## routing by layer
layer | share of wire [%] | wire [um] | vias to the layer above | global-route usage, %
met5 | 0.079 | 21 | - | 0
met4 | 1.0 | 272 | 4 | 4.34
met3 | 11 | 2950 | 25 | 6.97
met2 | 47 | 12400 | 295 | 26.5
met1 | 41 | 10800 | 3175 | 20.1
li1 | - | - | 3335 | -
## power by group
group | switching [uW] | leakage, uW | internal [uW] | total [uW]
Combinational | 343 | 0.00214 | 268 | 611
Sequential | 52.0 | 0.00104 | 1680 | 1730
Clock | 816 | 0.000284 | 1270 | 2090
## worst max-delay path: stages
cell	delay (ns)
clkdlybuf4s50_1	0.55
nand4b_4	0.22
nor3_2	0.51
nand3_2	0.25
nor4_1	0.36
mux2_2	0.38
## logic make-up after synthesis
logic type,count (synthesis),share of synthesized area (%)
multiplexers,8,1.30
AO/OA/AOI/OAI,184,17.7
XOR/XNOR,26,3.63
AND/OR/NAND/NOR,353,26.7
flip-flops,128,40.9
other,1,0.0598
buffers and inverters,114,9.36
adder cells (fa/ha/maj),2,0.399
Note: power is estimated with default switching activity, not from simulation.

AIM OF THE TASK: With the entries above as the source, set down exactly the lines from the one holding "li1 | - | - | 3335" through the last line, both ends included.

ANSWER TO THE PROBLEM:
li1 | - | - | 3335 | -
## power by group
group | switching [uW] | leakage, uW | internal [uW] | total [uW]
Combinational | 343 | 0.00214 | 268 | 611
Sequential | 52.0 | 0.00104 | 1680 | 1730
Clock | 816 | 0.000284 | 1270 | 2090
## worst max-delay path: stages
cell	delay (ns)
clkdlybuf4s50_1	0.55
nand4b_4	0.22
nor3_2	0.51
nand3_2	0.25
nor4_1	0.36
mux2_2	0.38
## logic make-up after synthesis
logic type,count (synthesis),share of synthesized area (%)
multiplexers,8,1.30
AO/OA/AOI/OAI,184,17.7
XOR/XNOR,26,3.63
AND/OR/NAND/NOR,353,26.7
flip-flops,128,40.9
other,1,0.0598
buffers and inverters,114,9.36
adder cells (fa/ha/maj),2,0.399
Note: power is estimated with default switching activity, not from simulation.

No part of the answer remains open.